In this section, we give a brief overview of the results that we have achieved since we started working on the modules of the envisioned CAM system in late 2017.
Comparative Argumentative Machine (CAM)
We have developed a prototype of the CAM system  that can be accessed online.Footnote 4 The system takes as input two target objects and an optional list of comparison aspects (i.e., no natural language question, yet) and then retrieves sentences supporting either of the objects with respect to the given but also some further automatically identified comparison aspect(s) (e.g., “Python is better than PHP for web development.”). The answer is then presented in form of the retrieved supporting sentences for the two objects and an overall “score” showing which object is favored in the retrieved sentences.
The CAM system has the following components.
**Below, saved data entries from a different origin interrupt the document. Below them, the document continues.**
<file path="config.mk">
export PLATFORM = sky130hd
export DESIGN_NAME = rotation_decoder
export DESIGN_NICKNAME = d
export VERILOG_FILES = /design/src/rtl/rotation_decoder_pkg.sv /design/src/rtl/rotation_decoder_word_shift_unit.sv /design/src/rtl/rotation_decoder.sv
export SDC_FILE = /design/constraint.sdc
export NUM_CORES = 1
export LEC_CHECK = 0
export ABC_AREA = 1
export CAP_MARGIN = 20
export CORE_ASPECT_RATIO = 0.6
export CORE_MARGIN = 2
export CORE_UTILIZATION = 33
export CTS_BUF_LIST = sky130_fd_sc_hd__clkbuf_2
export DETAILED_ROUTE_END_ITERATION = 12
export PLACE_DENSITY = 0.58
export SLEW_MARGIN = 20
export SYNTH_ARGS = -nofsm -noshare
export SYNTH_HDL_FRONTEND = slang
export SYNTH_SLANG_ARGS = --single-unit
</file>
<file path="constraint.sdc">
create_clock -name clk -period 6 [get_ports clk]
set_input_delay 1.5 -clock clk [delete_from_list [all_inputs] [get_ports clk]]
set_output_delay 1.5 -clock clk [all_outputs]
set_load 0.05 [all_outputs]
</file>
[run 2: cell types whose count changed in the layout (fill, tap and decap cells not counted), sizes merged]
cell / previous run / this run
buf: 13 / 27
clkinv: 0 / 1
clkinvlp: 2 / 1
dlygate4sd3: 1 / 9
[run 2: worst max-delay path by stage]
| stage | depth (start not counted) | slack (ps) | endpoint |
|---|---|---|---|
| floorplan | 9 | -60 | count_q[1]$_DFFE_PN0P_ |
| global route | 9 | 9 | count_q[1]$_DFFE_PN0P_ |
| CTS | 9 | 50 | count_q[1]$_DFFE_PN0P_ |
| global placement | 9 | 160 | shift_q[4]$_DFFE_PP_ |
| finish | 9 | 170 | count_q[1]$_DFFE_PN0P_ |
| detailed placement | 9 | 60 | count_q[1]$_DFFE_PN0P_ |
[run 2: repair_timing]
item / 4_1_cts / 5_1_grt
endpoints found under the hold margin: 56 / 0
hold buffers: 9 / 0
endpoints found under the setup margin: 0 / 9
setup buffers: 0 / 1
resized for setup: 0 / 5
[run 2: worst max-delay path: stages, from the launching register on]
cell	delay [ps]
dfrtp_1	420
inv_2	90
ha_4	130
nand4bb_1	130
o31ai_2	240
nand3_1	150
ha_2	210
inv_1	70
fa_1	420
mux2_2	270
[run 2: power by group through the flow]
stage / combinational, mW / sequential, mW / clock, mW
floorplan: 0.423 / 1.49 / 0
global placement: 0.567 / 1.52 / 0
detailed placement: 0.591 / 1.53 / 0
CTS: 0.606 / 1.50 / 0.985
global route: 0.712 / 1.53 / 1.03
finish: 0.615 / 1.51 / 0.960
===== config.mk =====
export PLATFORM = sky130hd
export DESIGN_NAME = shape_processor_ctrl_bank
export DESIGN_NICKNAME = d
export VERILOG_FILES = /design/src/rtl/shape_processor_ctrl_bank.sv
export SDC_FILE = /design/constraint.sdc
export NUM_CORES = 1
export LEC_CHECK = 0
export CAP_MARGIN = 40
export CELL_PAD_IN_SITES_DETAIL_PLACEMENT = 1
export CELL_PAD_IN_SITES_GLOBAL_PLACEMENT = 1
export CORE_MARGIN = 5
export CORE_UTILIZATION = 40
export DETAILED_ROUTE_END_ITERATION = 16
export HOLD_SLACK_MARGIN = 0.05
export MAX_ROUTING_LAYER = met4
export PLACE_DENSITY = 0.85
export SYNTH_ARGS = -nofsm -noshare
export SYNTH_HDL_FRONTEND = slang
export SYNTH_SLANG_ARGS = --single-unit

===== constraint.sdc =====
create_clock -name clk -period 3.2 [get_ports clk]
set_input_delay 0.64 -clock clk [delete_from_list [all_inputs] [get_ports clk]]
set_output_delay 0.64 -clock clk [all_outputs]
set_load 0.03 [all_outputs]

===== src/rtl/shape_processor_ctrl_bank.sv =====
// Multi-channel CTRL register bank for the shape processor family.
// Each channel holds SHAPE/OPERATION, a sticky ILLEGAL flag and a saturating
// error counter. There is an optional shadow copy that a COMMIT write transfers
// to the active copy.
module shape_processor_ctrl_bank #(
    parameter int unsigned NUM_CHANNELS = 4,
    parameter bit          SHADOWED     = 1'b0,
    parameter int unsigned ERR_CNT_W    = 8,
    parameter int unsigned AW           = $clog2(2 * NUM_CHANNELS + 1)
) (
    input  logic                      clk,
    input  logic                      rst,
    input  logic                      write,
    input  logic [AW-1:0]             write_addr,
    input  logic [31:0]               write_data,
    input  logic                      read,
    input  logic [AW-1:0]             read_addr,
    output logic [31:0]               read_data,
    output logic                      read_valid,
    output logic                      error,
    output logic [3*NUM_CHANNELS-1:0] shape_out,
    output logic [3*NUM_CHANNELS-1:0] operation_out
);

    localparam logic [2:0]           KeepVal = 3'd7;
    localparam logic [ERR_CNT_W-1:0] CntMax  = '1;

    logic [2:0]           act_shape_q [NUM_CHANNELS];
    logic [2:0]           act_shape_d [NUM_CHANNELS];
    logic [2:0]           act_op_q    [NUM_CHANNELS];
    logic [2:0]           act_op_d    [NUM_CHANNELS];
    logic [2:0]           shd_shape_q [NUM_CHANNELS];
    logic [2:0]           shd_shape_d [NUM_CHANNELS];
    logic [2:0]           shd_op_q    [NUM_CHANNELS];
    logic [2:0]           shd_op_d    [NUM_CHANNELS];
    logic [ERR_CNT_W-1:0] cnt_q       [NUM_CHANNELS];
    logic [ERR_CNT_W-1:0] cnt_d       [NUM_CHANNELS];
    logic [NUM_CHANNELS-1:0] illegal_q, illegal_d;
    logic [31:0] read_data_q, read_data_d;
    logic        read_valid_q, read_valid_d;
    logic        error_q, error_d;

    logic [2:0]  wr_shape, wr_op, tgt_shape, tgt_op, res_shape, res_op;
    logic        wr_reserved;
    logic [31:0] rd_val;
    logic        unused_wdata;

    assign unused_wdata = ^{write_data[31:7], write_data[3]};

    function automatic logic pair_legal(logic [2:0] s, logic [2:0] o);
        case (o)
            3'd0, 3'd1: return s <= 3'd2;
            3'd2:       return s == 3'd1;
            3'd3, 3'd4: return s == 3'd2;
            default:    return 1'b0;
        endcase
    endfunction

    // Read mux and all next-state logic; reads always see pre-write state.
    always_comb begin
        act_shape_d = act_shape_q;
        act_op_d    = act_op_q;
        shd_shape_d = shd_shape_q;
        shd_op_d    = shd_op_q;
        cnt_d       = cnt_q;
        illegal_d   = illegal_q;
        error_d     = 1'b0;
        wr_shape    = write_data[2:0];
        wr_op       = write_data[6:4];
        wr_reserved = (wr_shape inside {[3'd3:3'd6]}) || (wr_op inside {3'd5, 3'd6});
        tgt_shape   = '0;
        tgt_op      = '0;
        res_shape   = '0;
        res_op      = '0;
        rd_val      = '0;

        for (int c = 0; c < NUM_CHANNELS; c++) begin
            if (read_addr == AW'(2 * c)) begin
                rd_val = {25'd0, act_op_q[c], 1'b0, act_shape_q[c]};
            end else if (read_addr == AW'(2 * c + 1)) begin
                rd_val[0] = illegal_q[c];
                rd_val[1] = SHADOWED && ((shd_shape_q[c] != act_shape_q[c]) ||
                                         (shd_op_q[c] != act_op_q[c]));
                rd_val[8 +: ERR_CNT_W] = cnt_q[c];
            end
        end
        read_valid_d = read;
        read_data_d  = read ? rd_val : read_data_q;

        if (write) begin
            if (write_addr > AW'(2 * NUM_CHANNELS)) begin
                error_d = 1'b1;
            end else if (write_addr == AW'(2 * NUM_CHANNELS)) begin
                if (SHADOWED && write_data[0]) begin
                    act_shape_d = shd_shape_q;
                    act_op_d    = shd_op_q;
                end
            end
            for (int c = 0; c < NUM_CHANNELS; c++) begin
                if (write_addr == AW'(2 * c)) begin
                    // KEEP resolves against whichever copy the write lands in.
                    tgt_shape = SHADOWED ? shd_shape_q[c] : act_shape_q[c];
                    tgt_op    = SHADOWED ? shd_op_q[c] : act_op_q[c];
                    res_shape = (wr_shape == KeepVal) ? tgt_shape : wr_shape;
                    res_op    = (wr_op == KeepVal) ? tgt_op : wr_op;
                    if (!wr_reserved && pair_legal(res_shape, res_op)) begin
                        if (SHADOWED) begin
                            shd_shape_d[c] = res_shape;
                            shd_op_d[c]    = res_op;
                        end else begin
                            act_shape_d[c] = res_shape;
                            act_op_d[c]    = res_op;
                        end
                    end else begin
                        error_d      = 1'b1;
                        illegal_d[c] = 1'b1;
                        if (cnt_q[c] != CntMax) cnt_d[c] = cnt_q[c] + 1'b1;
                    end
                end else if (write_addr == AW'(2 * c + 1) && write_data[0]) begin
                    illegal_d[c] = 1'b0;
                    cnt_d[c]     = '0;
                end
            end
        end
    end

    // State registers; synchronous reset overrides any same-cycle access.
    always_ff @(posedge clk) begin
        if (rst) begin
            for (int c = 0; c < NUM_CHANNELS; c++) begin
                act_shape_q[c] <= '0;
                act_op_q[c]    <= '0;
                shd_shape_q[c] <= '0;
                shd_op_q[c]    <= '0;
                cnt_q[c]       <= '0;
            end
            illegal_q    <= '0;
            read_data_q  <= '0;
            read_valid_q <= 1'b0;
            error_q      <= 1'b0;
        end else begin
            act_shape_q  <= act_shape_d;
            act_op_q     <= act_op_d;
            shd_shape_q  <= shd_shape_d;
            shd_op_q     <= shd_op_d;
            cnt_q        <= cnt_d;
            illegal_q    <= illegal_d;
            read_data_q  <= read_data_d;
            read_valid_q <= read_valid_d;
            error_q      <= error_d;
        end
    end

    // Pack the active registers onto the per-channel datapath outputs.
    always_comb begin
        shape_out     = '0;
        operation_out = '0;
        for (int c = 0; c < NUM_CHANNELS; c++) begin
            shape_out[3*c +: 3]     = act_shape_q[c];
            operation_out[3*c +: 3] = act_op_q[c];
        end
    end

    assign read_data  = read_data_q;
    assign read_valid = read_valid_q;
    assign error      = error_q;

endmodule


==> impl_metrics.py, run 1 <==
metrics = {
    "routing": {
        "wire_per_inst_um": 20.65,
        "drt_pre_antenna_iters": 4,
        "drc_errors": 0,
        "wl_mm": 16.79,
        "vias": 4791,
        "drtIter0Drc": 257,
        "routed_via_density": 5.893,
        "ant_nets": 0,
    },
    "critical_path": {
        "path_cells": "clkdlybuf4s50_1 -> buf_4 -> nand2_1 -> o21ai_0 -> o2111ai_2 -> o21ai_0 -> a2111oi_0 -> buf_4 -> mux2i_1",
        "rrSetupSlack_ns": 0.88,
        "r2r-end": "cnt_q[15]",
        "critPathKind": "input port to flip-flop",
        "cp_max_fo": 11,
        "worst_path_max_delay_cell": "clkdlybuf4s50_1",
        "critPathCaptureType": "flip-flop",
        "slowest_delay_ns": 0.65,
        "rr_startpoint": "operation_out[6]",
        "critical_path_required_ns": 3.44,
        "path_delay_family": "compound AO/OA/AOI/OAI gates",
        "crit_arrival_ns": 3.17,
        "reg2regPathDepth": 7,
        "crit_buf_inv": 3,
        "startpoint_type": "input port",
        "endpoint": "cnt_q[30]",
        "path_depth": 9,
        "crit_start": "write_data[0]",
    },
    "synthesis": {
        "async_flop_share_pct": 0,
        "ys_types": 67,
        "yosysTopAreaCell": "dfxtp_1",
        "synth-edff-count": 0,
        "ys_ff_latch": 76,
        "yosys_warnings": 0,
        "avgSynthCellArea_sq_um": 8.528,
        "ys_seq_area_share_pct": 31.58,
        "synth-main-ff-cell": "dfxtp_1",
        "synth_top_area_share_pct": 31.58,
        "netlist_instances": 565,
        "netlist_top_cells_area": "dfxtp_1, mux2i_1, a21oi_1, nand2_1, or3_1",
        "syn-cell-area_sq_um": 4818,
    },
    "floorplanning": {
        "initial_utilization_pct": 40.45,
        "die_area_sq_um": 14340,
        "die_y_um": 119.8,
        "num_rows": 40,
        "fp.dieW_um": 119.8,
        "pin_count": 102,
        "core_sq_um": 11910,
    },
    "power": {
        "switching_share_pct": 27.68,
        "leakage_nw": 2.130,
        "p_sw_mw": 0.6307,
        "clockPowerShare_pct": 42.2,
        "p_seq_share_pct": 42.2,
        "cell_internal_pwr_mw": 1.648,
        "total_power_mw": 2.278,
        "combPwrFrac_pct": 15.6,
        "peakVddDrop_uv": 206.3,
        "p_per_area_nw_per_um2": 377.6,
    },
    "timing": {
        "slew_headroom_pct": 58.29,
        "min_period_over_period_pct": 91.52,
        "max_freq_ghz": 0.3415,
        "rsz0062_at_grt": "no",
        "finalHoldViolCount": 0,
        "fin_skew_ns": 0.008899,
        "maxSlewViolCount": 0,
        "hold_slack_ns": 0.4836,
        "tightest_slew_ns": 0.6256,
        "fin_crit_ns": 2.928,
        "final.setup.tns_ns": 0,
        "setup_viol": 0,
    },
    "cts": {
        "cts-resized-gates": 0,
        "clk_latency_ns": 0.35,
        "cts_buffer_depth": 2,
        "hold_buffers": 0,
        "cts_setup_buffers": 0,
        "cts_made_buffers": 9,
        "cts_root_buf": "clkbuf_16",
        "cts_sinks": 76,
        "path_clk_slew_ns": 0.06,
        "htree_num_levels": 3,
        "tritoncts": "done",
    },
    "min_path": {
        "worstHoldPathType": "flip-flop to flip-flop",
    },
    "grt": {
        "antenna_found_initial": 0,
        "overflow": 0,
        "grt_pass1_vias": 5059,
        "grt_pass1_wl_mm": 27.15,
        "grtUsageTotal_pct": 24.55,
        "grt_max_degree": 34,
    },
    "layout": {
        "final_common_cell": "dfxtp_1",
        "num_antenna_cells": 0,
        "syn2layout_area_growth_pct": 25.21,
        "layout-drive-gt1-share_pct": 16.22,
        "final_cell_mix": "dfxtp_1, nand2_1, buf_4, clkdlybuf4s50_1",
        "fin_nets": 710,
    },
    "flow_run": {
        "maxCapViolations": 0,
    },
    "placement": {
        "place_congestion": 0.9142,
        "io_buffers": 57,
        "dp_hpwl_mm": 13.05,
    },
    "status": {
        "status": "finished clean",
    },
}
[worst min path at each step]
stage | from | to | slack (ns) | depth (start not counted)
detailed placement | illegal_q[2] | illegal_q[2] | 0.48 | 2
finish | cnt_q[13] | cnt_q[13] | 0.48 | 2
global placement | illegal_q[0] | illegal_q[0] | 0.46 | 2
CTS | cnt_q[13] | cnt_q[13] | 0.49 | 2
floorplan | illegal_q[1] | illegal_q[1] | 0.44 | 2
global route | cnt_q[13] | cnt_q[13] | 0.51 | 2
[synthesized netlist by cell type, types with 6 or more instances]
master     n
dfxtp_1   76
nand2_1   60
a21oi_1   45
mux2i_1   45
nor2_1    42
or3_1     27
o21ai_0   24
nand3_1   23
buf_4     21
inv_1     17
clkbuf_1  11
nand4_1   11
nor3_1     9
a211oi_1   8
nor2b_1    8
mux4_2     7
nand3b_1   7
o221ai_1   7
nor3b_1    6
nor4_1     6
or4_1      6
[per-stage QoR]
stage	cell area [sq um]	cells	util [%]	setup WS, ns
final	6033	813	50.65	0.2715
after global placement	5763	798	48.38	0.06780
after CTS	6033	813	50.65	0.3500
after floorplan	4882	582	-	0.8478
after detailed placement	5763	798	48.38	0.004573
after global routing	6033	813	50.65	0.1776
[power by group through the flow]
stage	Clock [mW]	Combinational [mW]	Sequential, mW
6_report	0.962	0.356	0.961
5_1_grt	1.02	0.381	0.961
4_1_cts	0.983	0.353	0.961
3_5_place_dp	0	0.350	0.981
3_3_place_gp	0	0.337	0.981
2_1_floorplan	0	0.222	0.993
[cell type report]
| class | count | area [sq um] |
|---|---|---|
| timing repair buffer | 114 | 993.5 |
| fill | 1441 | 5878 |
| inverter | 17 | 63.81 |
| multi-input combinational | 444 | 3000 |
| tap | 147 | 183.9 |
| clock buffer | 13 | 260.3 |
| sequential | 76 | 1521 |
| clock inverter | 2 | 10.01 |
[worst reg2reg max path: cells and delay by family (launching register included)]
kind	cells	cell delay, ns
compound gates	3	0.93
buf+inv	1	0.19
flops	1	0.34
mux	1	0.21
simple gates	2	0.58
[registers in the layout, indices dropped and copies added, names as in the netlist]
| name | flops |
|---|---|
| error | 1 |
| read_valid | 1 |
| cnt_q | 32 |
| illegal_q | 4 |
| operation_out | 12 |
| read_data | 14 |
| shape_out | 12 |
[metal layers]
layer	wire (um)	share of wire (%)	track usage, %	vias to the layer above
met2	8498	51	42.58	123
met4	403	2.4	9.234	0
met3	836	5.0	3.959	34
li1	-	-	-	2242
met5	0	0	-	-
met1	7053	42	28.66	2392
[cells by family (layout without fill, tap and decap cells)]
group,after synthesis,in the layout,share of synthesized area [%]
compound gates,129,129,19.50
xor+xnor,1,1,0.1818
fa+ha+maj,4,4,1.039
buf+inv,62,146,7.478
flops,76,76,31.58
mux,55,55,13.32
other cells,1,18,0.07783
simple gates,237,237,26.82
(Power assumes the default switching activity.)
==> run 2, diff against run 1 <==
DONT_BUFFER_PORTS = 1   (was unset)
PLACE_DENSITY = 0.7   (was 0.85)
==> impl_metrics.py, run 2 (synthesized netlist as in run 1, its figures left out) <==
metrics = {
    "floorplanning": {
        "die_y_um": 119.8,
        "initial_utilization_pct": 40.45,
        "die_area_sq_um": 14340,
        "core_sq_um": 11910,
        "num_rows": 40,
        "fp.dieW_um": 119.8,
        "pin_count": 102,
    },
    "layout": {
        "largest_register_ffs": 32,
        "top_register": "cnt_q",
        "layout-drive-gt1-share_pct": 9.222,
        "stdcell_area_sq_um": 5060,
        "fin_nets": 598,
        "fill_cells": 1425,
        "final_core_util_pct": 42.48,
        "syn2layout_area_growth_pct": 5.012,
        "final_cell_mix": "dfxtp_1, nand2_1, mux2i_1, a21oi_1, nor2_1",
        "final_common_cell": "dfxtp_1",
    },
    "power": {
        "p_per_area_nw_per_um2": 426.4,
        "combPwrFrac_pct": 9.2,
        "switching_share_pct": 25.04,
        "peakVddDrop_uv": 173.8,
        "cell_internal_pwr_mw": 1.617,
        "p_seq_share_pct": 45.2,
        "clockPowerShare_pct": 45.6,
        "p_sw_mw": 0.5403,
        "leakage_nw": 1.660,
    },
    "grt": {
        "grt_max_degree": 76,
        "grt_pass1_wl_mm": 24.20,
        "overflow": 0,
        "grtUsageTotal_pct": 21.68,
        "grt_pass1_vias": 4378,
        "antenna_found_initial": 1,
    },
    "cts": {
        "cts_sinks": 76,
        "hold_buffers": 0,
        "path_clk_slew_ns": 0.06,
        "tritoncts": "done",
        "cts_made_buffers": 9,
        "cts_setup_buffers": 0,
        "htree_num_levels": 3,
        "cts_root_buf": "clkbuf_16",
        "cts_buffer_depth": 2,
        "cts-resized-gates": 0,
        "clk_latency_ns": 0.34,
    },
    "placement": {
        "dpl_cell_area_sq_um": 4785,
        "place_congestion": 0.9146,
        "dp_hpwl_mm": 10.93,
        "io_buffers": 0,
    },
    "critical_path": {
        "crit_arrival_ns": 2.71,
        "worst_path_max_delay_cell": "a2111oi_0",
        "slowest_delay_ns": 0.66,
        "critPathCaptureType": "flip-flop",
        "critPathKind": "flip-flop to flip-flop",
        "cp_max_fo": 4,
        "path_cells": "nand3b_1 -> and2_1 -> o211ai_1 -> a21o_1 -> a2111oi_0 -> mux2i_1",
        "startpoint_type": "flip-flop",
        "crit_buf_inv": 0,
        "path_delay_family": "compound AO/OA/AOI/OAI gates",
        "critical_path_required_ns": 3.46,
    },
    "timing": {
        "finalHoldViolCount": 0,
        "fin_skew_ns": 0.005312,
        "final.setup.tns_ns": 0,
        "min_period_over_period_pct": 76.49,
        "rsz0062_at_grt": "no",
        "max_freq_ghz": 0.4086,
        "slew_headroom_pct": 53.62,
        "fin_crit_ns": 2.448,
        "setup_viol": 0,
        "maxSlewViolCount": 0,
        "tightest_slew_ns": 0.6782,
    },
    "status": {
        "status": "finished clean",
    },
    "routing": {
        "top_layer": "met4",
        "wl_mm": 14.63,
        "drt_pre_antenna_iters": 4,
        "wl_met3_um": 954,
        "drtIter0Drc": 283,
        "drc_errors": 0,
        "vias": 4325,
        "wl_met2_mm": 7.089,
        "routed_via_density": 6.170,
        "wire_per_inst_um": 20.87,
        "ant_nets": 0,
        "wl_met1_mm": 6.425,
    },
    "min_path": {
        "worstHoldPathType": "input port to flip-flop",
    },
    "flow_run": {
        "maxCapViolations": 0,
    },
}
==> run 2: metal layers <==
layer  up-vias  track usage (%)
met5         -                -
met4         0            7.158
met3        12            4.383
met2       126            34.85
met1      2160            27.42
li1       2027                -
==> run 2: final cells by class <==
class	count	area [sq um]	area share (%)
Multi-Input combinational cell	444	3000	59.30
Sequential cell	76	1521	30.07
Clock buffer	11	232.7	4.599
Tap cell	147	183.9	3.635
Inverter	17	63.81	1.261
Clock inverter	3	40.04	0.7913
Timing Repair Buffer	2	15.01	0.2967
Antenna cell	1	2.502	0.04946
==> run 2: final timing paths <==
path                     from             to  slack, ns  depth (start not counted)
max          operation_out[9]       cnt_q[5]       0.75                          6
min reg2reg      illegal_q[1]   illegal_q[1]       0.48                          2
max reg2reg  operation_out[9]       cnt_q[5]       0.75                          6
min                       rst  read_data[13]       0.39                          1
==> run 2: power groups by stage <==
stage	Combinational, mW	Sequential [mW]	Clock, mW
finish	0.198	0.975	0.984
detailed placement	0.196	0.996	0
global placement	0.190	0.996	0
floorplan	0.222	0.993	0
CTS	0.197	0.975	1.01
global route	0.217	0.976	1.05
==> run 2: metrics by stage <==
step	cells	total power, mW	setup WS [ns]	hold WS, ns
6_report	701	2.158	0.7524	0.3917
3_3_place_gp	686	1.186	0.7110	0.4470
4_1_cts	700	2.183	0.7309	0.3623
2_1_floorplan	582	1.215	0.8478	0.4419
5_1_grt	701	2.244	0.5844	0.3655
3_5_place_dp	686	1.193	0.6483	0.4601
Sentence retrieval: the input query (objects and aspects) is run against an Elasticsearch index of the Common Crawl-based DepCC  (14.3 billion linguistically pre-processed English sentences).
Sentence classification: a classifier  maps the retrieved sentences to one of four classes: the first object from the user input is better/equal/worse than the second one, or no comparison is found.
Sentence ranking: the retrieved sentences are re-ordered by descending products of the classification confidence and the Elasticsearch retrieval scores.
Aspect identification: up to ten additional aspects are automatically identified, even when no comparison aspects are provided by the user, by searching for (phrases with) comparative adjectives/adverbs and hand-crafted patterns like “because of higher …” or “reason for this is …”.
User interface: keyword boxes as input form and an answer presentation component (cf. Fig. 1).
We compared the CAM prototype to a “classical” keyword-based search system in a user study that asked participants to answer comparative questions. The results showed that the CAM users were 15% more accurate in finding correct answers about 20% faster (for more details, see our respective paper ).
In the current CAM prototype, the sentence classifier is pre-trained on sentences from only three domains: computer science, brands, and misc (books, sports, animals, etc.). Further diversifying the training domains is thus one idea to improve the prototype while another rather “obvious” important step is to allow for natural language questions as inputs and not to require the objects and aspects to be given in separate fields. Finally, an important direction for future improvements is the identification of answer sentences that are more argumentative and a “real” summarization of the answer as one coherent and concise text fragment. We have already started with some further steps into these directions that are presented in the next sections.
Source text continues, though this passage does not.